In order for your model to run successfully on our interface, it is important that the correct versions of the python packages used for running your model be installed inside our environment. These packages are mostly those you import in the mdai_deploy.py file along with those in any helper files that you use. These can be easily installed by simply creating a text file by the name requirements.txt that contains the package name along with the specific version that needs to be installed.

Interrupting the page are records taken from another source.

$ cat src/rtl/seq_multiplier.sv
// Sequential radix-2 shift-add unsigned multiplier with a start/busy/done handshake.
// It produces one partial product per clock, so an operation takes WIDTH cycles.
module seq_multiplier #(
   parameter int unsigned WIDTH = 4
) (
   input  logic             clk,
   input  logic             rst_n,
   input  logic             start,
   input  logic [WIDTH-1:0] A,
   input  logic [WIDTH-1:0] B,
   output logic             busy,
   output logic             done,
   output logic [WIDTH-1:0] product_low,
   output logic [WIDTH-1:0] product_high
);

   localparam int unsigned CntW = $clog2(WIDTH);
   localparam logic [CntW-1:0] LastCnt = CntW'(WIDTH - 1);

   typedef enum logic [1:0] {StIdle, StRun, StDone} state_e;

   state_e           state_q, state_d;
   logic [WIDTH-1:0] mcand_q, mcand_d;
   logic [WIDTH-1:0] mplier_q, mplier_d;
   logic [WIDTH-1:0] acc_q, acc_d;
   logic [WIDTH-1:0] prod_lo_q, prod_lo_d;
   logic [WIDTH-1:0] prod_hi_q, prod_hi_d;
   logic [CntW-1:0]  count_q, count_d;
   logic [WIDTH:0]   sum;
   logic             accept;

   always_comb begin
      // WIDTH+1-bit adder keeps the carry that is shifted into the accumulator
      sum       = {1'b0, acc_q} + (mplier_q[0] ? {1'b0, mcand_q} : '0);
      accept    = start && (state_q != StRun);
      state_d   = state_q;
      mcand_d   = mcand_q;
      mplier_d  = mplier_q;
      acc_d     = acc_q;
      count_d   = count_q;
      prod_lo_d = prod_lo_q;
      prod_hi_d = prod_hi_q;
      unique case (state_q)
         StIdle, StDone: begin
            if (accept) begin
               mcand_d  = A;
               mplier_d = B;
               acc_d    = '0;
               count_d  = '0;
               state_d  = StRun;
            end else begin
               state_d  = StIdle;
            end
         end
         StRun: begin
            acc_d    = sum[WIDTH:1];
            mplier_d = {sum[0], mplier_q[WIDTH-1:1]};
            count_d  = count_q + CntW'(1);
            if (count_q == LastCnt) begin
               prod_hi_d = sum[WIDTH:1];
               prod_lo_d = {sum[0], mplier_q[WIDTH-1:1]};
               state_d   = StDone;
            end
         end
         default: state_d = StIdle;
      endcase
   end

   always_ff @(posedge clk) begin
      if (!rst_n) begin
         state_q   <= StIdle;
         mcand_q   <= '0;
         mplier_q  <= '0;
         acc_q     <= '0;
         count_q   <= '0;
         prod_lo_q <= '0;
         prod_hi_q <= '0;
      end else begin
         state_q   <= state_d;
         mcand_q   <= mcand_d;
         mplier_q  <= mplier_d;
         acc_q     <= acc_d;
         count_q   <= count_d;
         prod_lo_q <= prod_lo_d;
         prod_hi_q <= prod_hi_d;
      end
   end

   assign busy         = (state_q == StRun);
   assign done         = (state_q == StDone);
   assign product_low  = prod_lo_q;
   assign product_high = prod_hi_q;

endmodule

An example requirements.txt file looks like this:

numpy==1.19.2
opencv-python==4.4.0.42
pillow==7.2.0
pydicom==2.0.0
tensorflow==2.1.0

or to add a git library from source like detectron2 use:

git+https://github.com/facebookresearch/detectron2.git

or to add libraries that use the --find-links or -f option with pip install, add the link to archives such as sdist (.tar.gz) or wheel (.whl) files in one line, followed by the package name in the next line. For example, pre-built detectron2 that uses torch 1.6 and CUDA 10.1 can be installed by adding the following two lines to the requirements.txt file:

-f https://dl.fbaipublicfiles.com/detectron2/wheels/cu101/torch1.6/index.html
detectron2

In order to find the versions of the required packages, run PACKAGE.__version__ in your Jupyter notebook.

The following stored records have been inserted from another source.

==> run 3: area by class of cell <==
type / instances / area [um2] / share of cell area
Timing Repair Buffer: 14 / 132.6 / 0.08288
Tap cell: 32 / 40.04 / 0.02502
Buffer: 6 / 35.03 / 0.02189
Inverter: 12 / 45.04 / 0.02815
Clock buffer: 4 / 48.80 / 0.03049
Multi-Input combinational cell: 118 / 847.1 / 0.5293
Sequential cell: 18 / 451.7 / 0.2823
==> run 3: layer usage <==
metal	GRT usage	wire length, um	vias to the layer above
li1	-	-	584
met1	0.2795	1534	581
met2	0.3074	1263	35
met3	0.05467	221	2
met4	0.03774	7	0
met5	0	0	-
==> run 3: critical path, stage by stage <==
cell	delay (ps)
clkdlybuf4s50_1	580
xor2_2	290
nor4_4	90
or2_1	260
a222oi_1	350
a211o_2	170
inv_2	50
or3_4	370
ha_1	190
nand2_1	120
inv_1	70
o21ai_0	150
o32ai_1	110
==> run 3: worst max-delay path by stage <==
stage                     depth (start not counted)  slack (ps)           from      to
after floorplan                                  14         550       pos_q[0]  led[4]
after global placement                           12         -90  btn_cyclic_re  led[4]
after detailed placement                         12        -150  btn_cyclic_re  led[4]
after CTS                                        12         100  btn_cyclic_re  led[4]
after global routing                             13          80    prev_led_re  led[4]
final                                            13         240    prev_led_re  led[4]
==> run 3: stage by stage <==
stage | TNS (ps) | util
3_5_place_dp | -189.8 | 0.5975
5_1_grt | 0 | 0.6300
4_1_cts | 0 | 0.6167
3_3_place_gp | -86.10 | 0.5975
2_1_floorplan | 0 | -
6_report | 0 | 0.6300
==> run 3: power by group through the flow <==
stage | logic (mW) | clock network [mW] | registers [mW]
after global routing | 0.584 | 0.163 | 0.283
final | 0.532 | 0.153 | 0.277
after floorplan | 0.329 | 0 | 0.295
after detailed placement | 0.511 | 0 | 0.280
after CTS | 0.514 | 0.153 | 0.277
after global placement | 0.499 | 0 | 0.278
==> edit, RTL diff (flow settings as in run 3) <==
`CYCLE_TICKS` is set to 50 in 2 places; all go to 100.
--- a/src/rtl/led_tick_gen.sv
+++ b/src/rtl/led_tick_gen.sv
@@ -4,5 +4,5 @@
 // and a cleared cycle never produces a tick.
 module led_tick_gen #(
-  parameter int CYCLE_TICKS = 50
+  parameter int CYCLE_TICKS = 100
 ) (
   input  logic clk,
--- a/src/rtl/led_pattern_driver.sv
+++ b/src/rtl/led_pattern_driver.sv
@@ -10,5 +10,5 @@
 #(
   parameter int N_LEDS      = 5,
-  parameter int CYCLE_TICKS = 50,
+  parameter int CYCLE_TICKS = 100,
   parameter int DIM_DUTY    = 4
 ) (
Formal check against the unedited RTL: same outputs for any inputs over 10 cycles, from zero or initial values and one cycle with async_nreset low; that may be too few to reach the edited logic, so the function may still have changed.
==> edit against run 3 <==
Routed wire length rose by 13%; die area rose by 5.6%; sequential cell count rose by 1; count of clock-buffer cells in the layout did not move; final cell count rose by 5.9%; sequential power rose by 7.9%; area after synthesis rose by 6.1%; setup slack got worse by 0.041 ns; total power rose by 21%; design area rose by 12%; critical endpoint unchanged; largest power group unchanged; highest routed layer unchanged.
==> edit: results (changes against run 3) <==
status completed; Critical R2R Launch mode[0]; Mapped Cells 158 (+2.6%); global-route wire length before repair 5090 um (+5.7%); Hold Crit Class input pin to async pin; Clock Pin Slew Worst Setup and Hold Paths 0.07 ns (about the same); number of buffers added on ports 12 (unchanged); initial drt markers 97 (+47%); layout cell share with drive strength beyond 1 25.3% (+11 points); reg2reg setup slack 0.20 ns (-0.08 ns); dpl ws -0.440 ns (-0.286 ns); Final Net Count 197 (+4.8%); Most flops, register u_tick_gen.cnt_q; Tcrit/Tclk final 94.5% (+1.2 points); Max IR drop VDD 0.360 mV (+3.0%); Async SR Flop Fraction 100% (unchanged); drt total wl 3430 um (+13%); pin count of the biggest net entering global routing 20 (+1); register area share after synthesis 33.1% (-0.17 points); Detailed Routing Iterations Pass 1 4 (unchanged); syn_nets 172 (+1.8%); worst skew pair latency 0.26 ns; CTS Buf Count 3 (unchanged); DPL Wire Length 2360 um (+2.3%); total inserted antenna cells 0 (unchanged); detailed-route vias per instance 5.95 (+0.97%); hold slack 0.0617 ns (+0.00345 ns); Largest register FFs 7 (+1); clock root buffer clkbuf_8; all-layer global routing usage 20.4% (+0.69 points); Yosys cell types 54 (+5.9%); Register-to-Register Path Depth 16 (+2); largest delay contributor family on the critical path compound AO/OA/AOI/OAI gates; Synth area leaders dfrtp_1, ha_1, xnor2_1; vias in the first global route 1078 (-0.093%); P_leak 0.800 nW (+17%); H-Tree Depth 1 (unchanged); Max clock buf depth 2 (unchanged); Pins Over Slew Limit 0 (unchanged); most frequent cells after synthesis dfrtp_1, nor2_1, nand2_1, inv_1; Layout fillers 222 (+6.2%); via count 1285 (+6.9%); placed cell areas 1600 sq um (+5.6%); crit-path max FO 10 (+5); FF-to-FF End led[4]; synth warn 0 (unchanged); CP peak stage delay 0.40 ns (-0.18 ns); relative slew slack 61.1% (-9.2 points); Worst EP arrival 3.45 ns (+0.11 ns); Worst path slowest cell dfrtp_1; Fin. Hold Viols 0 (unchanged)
File: config.mk
export PLATFORM = sky130hd
export DESIGN_NAME = button_conditioner
export DESIGN_NICKNAME = d
export VERILOG_FILES = /design/src/rtl/button_conditioner.sv
export SDC_FILE = /design/constraint.sdc
export NUM_CORES = 1
export LEC_CHECK = 0
export ABC_AREA = 1
export CORE_MARGIN = 8
export CORE_UTILIZATION = 40
export DETAILED_ROUTE_END_ITERATION = 10
export MAX_ROUTING_LAYER = met4
export SYNTH_ARGS = -nofsm -noshare
export SYNTH_HDL_FRONTEND = slang
export SYNTH_SLANG_ARGS = --single-unit
File: constraint.sdc
create_clock -name clk -period 1.94 [get_ports clk]
set_input_delay 0.291 -clock clk [delete_from_list [all_inputs] [get_ports clk]]
set_output_delay 0.291 -clock clk [all_outputs]
set_load 0.01 [all_outputs]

We provide the following packages, with their corresponding versions, pre-installed. You can save build time by not mentioning these in your requirements.txt file if the versions match your dependency requirements:

fastapi==0.65.1
msgpack==1.0.2
hypercorn==0.11.2
numpy==1.20.3
pydicom==2.1.2
pylibjpeg==1.3.0
pylibjpeg-libjpeg==1.2.0
pylibjpeg-openjpeg==1.1.1
pylibjpeg-rle==1.1.0

Tensorflow/Pytorch requirements

Currently, you need to add the versions for tensorflow or pytorch specifically in the requirements file, depending on the framework that you are using. Once we add support for framework tied device types then this will no longer be required.

Once these files are ready, store them in a folder named .mdai and follow the next steps as mentioned on the page Deploying models.